To begin understanding this phenomenon we must first assimilate the notion of fluctuations. The bus’s progress along the route, though ideally on schedule, in practice is not. At each stop there is a difference between the actual and the scheduled arrival time. The nature of the fluctuations is such that this difference tends to grow along the route of the bus. In technical terms, the bus’s trajectory is called a directed random walk. There are several sources of the fluctuations: stop lights, variation in the number of passengers to be picked up and discharged and, of course, traffic.
When fluctuations are strong, and/or, the buses are frequent, it is unavoidable that consecutive buses find themselves at the same bus stop. What happens afterwards is less clear cut. It seems that it is virtually impossible for the buses to separate again. From that point on the two (or more) buses travel in a bunch. The average speed of a bus bunch is frequently greater than that of an isolated bus and therefore bunches tend to overtake and absorb buses that are ahead.

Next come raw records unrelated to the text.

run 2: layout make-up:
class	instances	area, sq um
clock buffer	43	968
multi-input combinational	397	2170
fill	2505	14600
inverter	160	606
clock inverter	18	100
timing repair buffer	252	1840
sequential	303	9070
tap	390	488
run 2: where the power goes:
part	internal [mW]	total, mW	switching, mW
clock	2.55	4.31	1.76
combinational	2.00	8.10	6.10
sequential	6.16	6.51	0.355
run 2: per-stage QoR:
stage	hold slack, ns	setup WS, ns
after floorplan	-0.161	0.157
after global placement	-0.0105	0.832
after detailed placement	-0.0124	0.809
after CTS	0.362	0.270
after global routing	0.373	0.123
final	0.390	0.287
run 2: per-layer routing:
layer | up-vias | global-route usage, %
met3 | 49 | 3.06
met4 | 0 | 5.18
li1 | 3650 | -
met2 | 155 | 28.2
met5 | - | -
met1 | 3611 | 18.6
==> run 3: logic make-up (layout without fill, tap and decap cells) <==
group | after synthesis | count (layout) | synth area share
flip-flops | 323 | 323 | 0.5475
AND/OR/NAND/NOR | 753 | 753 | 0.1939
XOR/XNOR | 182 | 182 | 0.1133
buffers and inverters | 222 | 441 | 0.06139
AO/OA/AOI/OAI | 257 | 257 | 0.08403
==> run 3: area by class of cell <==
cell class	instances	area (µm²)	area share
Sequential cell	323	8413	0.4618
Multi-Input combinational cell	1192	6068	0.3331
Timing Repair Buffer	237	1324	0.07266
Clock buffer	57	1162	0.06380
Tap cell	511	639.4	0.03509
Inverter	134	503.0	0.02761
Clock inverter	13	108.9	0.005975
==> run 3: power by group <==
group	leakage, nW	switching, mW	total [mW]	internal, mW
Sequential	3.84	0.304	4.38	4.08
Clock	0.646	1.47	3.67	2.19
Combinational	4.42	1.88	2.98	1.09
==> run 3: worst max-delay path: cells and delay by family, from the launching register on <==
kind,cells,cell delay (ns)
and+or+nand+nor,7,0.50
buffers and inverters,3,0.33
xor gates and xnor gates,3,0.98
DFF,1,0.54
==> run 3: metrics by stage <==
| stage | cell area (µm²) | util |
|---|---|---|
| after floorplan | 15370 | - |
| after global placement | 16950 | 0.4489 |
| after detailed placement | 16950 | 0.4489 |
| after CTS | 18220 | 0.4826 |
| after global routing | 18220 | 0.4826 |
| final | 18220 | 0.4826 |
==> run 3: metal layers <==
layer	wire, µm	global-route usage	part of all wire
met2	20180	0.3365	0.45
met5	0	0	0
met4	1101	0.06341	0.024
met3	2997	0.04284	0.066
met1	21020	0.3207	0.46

Let’s try to come up with a plausible explanation for the two observed phenomena: Why do bus bunches not break up naturally? Why is the average speed of the bunch different from the average speed of an isolated bus?

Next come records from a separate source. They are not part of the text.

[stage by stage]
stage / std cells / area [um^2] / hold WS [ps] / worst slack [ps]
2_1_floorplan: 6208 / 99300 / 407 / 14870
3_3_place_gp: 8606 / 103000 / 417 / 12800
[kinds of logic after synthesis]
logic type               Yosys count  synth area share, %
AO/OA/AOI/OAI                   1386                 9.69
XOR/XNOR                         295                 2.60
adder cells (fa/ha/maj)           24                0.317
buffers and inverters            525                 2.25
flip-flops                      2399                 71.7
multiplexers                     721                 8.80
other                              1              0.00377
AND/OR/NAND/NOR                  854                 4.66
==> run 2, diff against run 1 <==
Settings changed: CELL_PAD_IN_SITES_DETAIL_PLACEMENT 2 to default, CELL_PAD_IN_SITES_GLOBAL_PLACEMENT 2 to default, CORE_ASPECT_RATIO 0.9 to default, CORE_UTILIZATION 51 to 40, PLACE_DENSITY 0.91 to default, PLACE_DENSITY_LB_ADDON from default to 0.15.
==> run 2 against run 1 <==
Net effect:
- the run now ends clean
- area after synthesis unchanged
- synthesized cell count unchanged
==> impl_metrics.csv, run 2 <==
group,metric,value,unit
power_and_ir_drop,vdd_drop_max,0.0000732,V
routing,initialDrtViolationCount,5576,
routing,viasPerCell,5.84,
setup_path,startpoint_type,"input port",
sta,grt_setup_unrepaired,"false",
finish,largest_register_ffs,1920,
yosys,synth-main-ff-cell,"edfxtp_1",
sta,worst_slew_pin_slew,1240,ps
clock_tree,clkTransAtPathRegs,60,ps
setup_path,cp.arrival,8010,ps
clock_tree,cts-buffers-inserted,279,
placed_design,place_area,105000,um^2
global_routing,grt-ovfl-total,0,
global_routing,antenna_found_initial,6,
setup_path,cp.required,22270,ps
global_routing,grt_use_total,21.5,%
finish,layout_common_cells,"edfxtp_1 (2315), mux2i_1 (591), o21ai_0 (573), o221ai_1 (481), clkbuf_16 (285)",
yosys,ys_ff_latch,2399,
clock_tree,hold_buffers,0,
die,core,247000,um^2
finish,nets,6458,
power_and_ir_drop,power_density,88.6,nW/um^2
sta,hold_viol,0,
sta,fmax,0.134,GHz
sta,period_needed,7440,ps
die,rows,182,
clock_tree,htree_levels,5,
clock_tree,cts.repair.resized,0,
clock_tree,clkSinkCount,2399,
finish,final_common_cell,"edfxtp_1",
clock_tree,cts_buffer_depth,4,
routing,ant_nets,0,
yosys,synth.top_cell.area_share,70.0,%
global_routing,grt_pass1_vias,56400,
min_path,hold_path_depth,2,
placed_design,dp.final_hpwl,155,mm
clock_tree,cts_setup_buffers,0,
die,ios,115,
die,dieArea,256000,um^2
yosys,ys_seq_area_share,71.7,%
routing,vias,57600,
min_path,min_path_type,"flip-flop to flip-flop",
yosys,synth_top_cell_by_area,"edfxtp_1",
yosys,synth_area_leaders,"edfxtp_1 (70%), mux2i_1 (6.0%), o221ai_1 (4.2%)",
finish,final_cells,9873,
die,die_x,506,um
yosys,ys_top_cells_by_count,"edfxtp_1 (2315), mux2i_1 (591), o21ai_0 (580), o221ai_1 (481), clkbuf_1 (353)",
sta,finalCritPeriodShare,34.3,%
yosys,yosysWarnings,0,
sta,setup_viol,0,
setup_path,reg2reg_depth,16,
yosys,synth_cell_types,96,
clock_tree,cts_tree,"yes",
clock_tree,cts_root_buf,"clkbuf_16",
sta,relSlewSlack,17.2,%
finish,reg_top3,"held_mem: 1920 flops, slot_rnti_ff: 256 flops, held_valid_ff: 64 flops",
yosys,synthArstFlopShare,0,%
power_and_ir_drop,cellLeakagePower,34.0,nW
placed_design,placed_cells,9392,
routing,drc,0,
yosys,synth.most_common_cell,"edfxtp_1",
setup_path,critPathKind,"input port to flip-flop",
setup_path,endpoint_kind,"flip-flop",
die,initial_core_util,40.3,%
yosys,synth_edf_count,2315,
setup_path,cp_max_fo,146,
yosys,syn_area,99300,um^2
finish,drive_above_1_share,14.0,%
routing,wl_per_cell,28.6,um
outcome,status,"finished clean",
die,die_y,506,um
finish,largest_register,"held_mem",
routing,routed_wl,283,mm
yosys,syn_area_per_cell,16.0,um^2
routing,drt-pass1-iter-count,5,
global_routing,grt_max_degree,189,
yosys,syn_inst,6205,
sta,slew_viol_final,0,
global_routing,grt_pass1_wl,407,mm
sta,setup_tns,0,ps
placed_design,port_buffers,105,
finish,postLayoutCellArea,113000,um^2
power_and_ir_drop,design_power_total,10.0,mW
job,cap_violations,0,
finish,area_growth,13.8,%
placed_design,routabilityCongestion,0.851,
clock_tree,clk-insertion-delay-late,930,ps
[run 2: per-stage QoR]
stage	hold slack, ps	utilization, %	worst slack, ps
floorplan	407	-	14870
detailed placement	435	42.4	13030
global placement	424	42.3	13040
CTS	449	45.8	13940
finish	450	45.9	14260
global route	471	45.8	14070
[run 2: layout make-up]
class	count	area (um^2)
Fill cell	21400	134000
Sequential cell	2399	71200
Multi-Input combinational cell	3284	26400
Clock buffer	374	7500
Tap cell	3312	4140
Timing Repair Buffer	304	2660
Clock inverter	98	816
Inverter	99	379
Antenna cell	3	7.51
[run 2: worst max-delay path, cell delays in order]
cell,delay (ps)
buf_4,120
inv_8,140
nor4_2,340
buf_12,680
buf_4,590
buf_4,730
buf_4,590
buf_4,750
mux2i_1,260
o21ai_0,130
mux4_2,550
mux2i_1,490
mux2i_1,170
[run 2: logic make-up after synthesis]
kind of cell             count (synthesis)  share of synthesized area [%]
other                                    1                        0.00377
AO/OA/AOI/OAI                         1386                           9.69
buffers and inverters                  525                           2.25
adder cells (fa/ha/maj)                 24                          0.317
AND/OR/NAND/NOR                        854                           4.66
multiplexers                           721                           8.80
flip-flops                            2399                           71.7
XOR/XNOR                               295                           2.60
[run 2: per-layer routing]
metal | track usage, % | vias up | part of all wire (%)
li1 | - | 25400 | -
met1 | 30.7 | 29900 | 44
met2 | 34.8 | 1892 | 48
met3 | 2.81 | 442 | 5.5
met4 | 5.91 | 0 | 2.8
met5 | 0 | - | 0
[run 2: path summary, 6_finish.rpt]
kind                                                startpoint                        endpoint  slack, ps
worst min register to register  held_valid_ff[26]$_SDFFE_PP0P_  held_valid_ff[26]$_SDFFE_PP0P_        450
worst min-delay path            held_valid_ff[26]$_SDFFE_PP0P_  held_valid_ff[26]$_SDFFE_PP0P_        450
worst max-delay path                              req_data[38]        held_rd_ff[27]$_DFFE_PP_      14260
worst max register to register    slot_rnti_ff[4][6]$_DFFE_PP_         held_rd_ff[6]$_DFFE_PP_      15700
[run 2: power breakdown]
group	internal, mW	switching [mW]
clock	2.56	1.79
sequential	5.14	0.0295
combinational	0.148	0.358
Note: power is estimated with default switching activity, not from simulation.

Let’s tackle the questions one at a time. When don’t bunches break up? There could be several reasons. Without real field data, I am afraid, we won’t be able to say for certain which factor is the most important.
Possible reason #1: Excluded volume interactions. Analogy with colloids.
Colloids are suspensions of small solid particles in a fluid. It is a well know phenomenon, readily reproducible in a lab, that when you combine colloidal particles of two substantially different sizes, they tend to separate even if the particles themselves are not attracted to each other. It may be counterintuitive, but the system can increase its entropy by separating particles by size. Once a small particle escapes from the aggregate of large particles, it is extremely unlikely to make it back there.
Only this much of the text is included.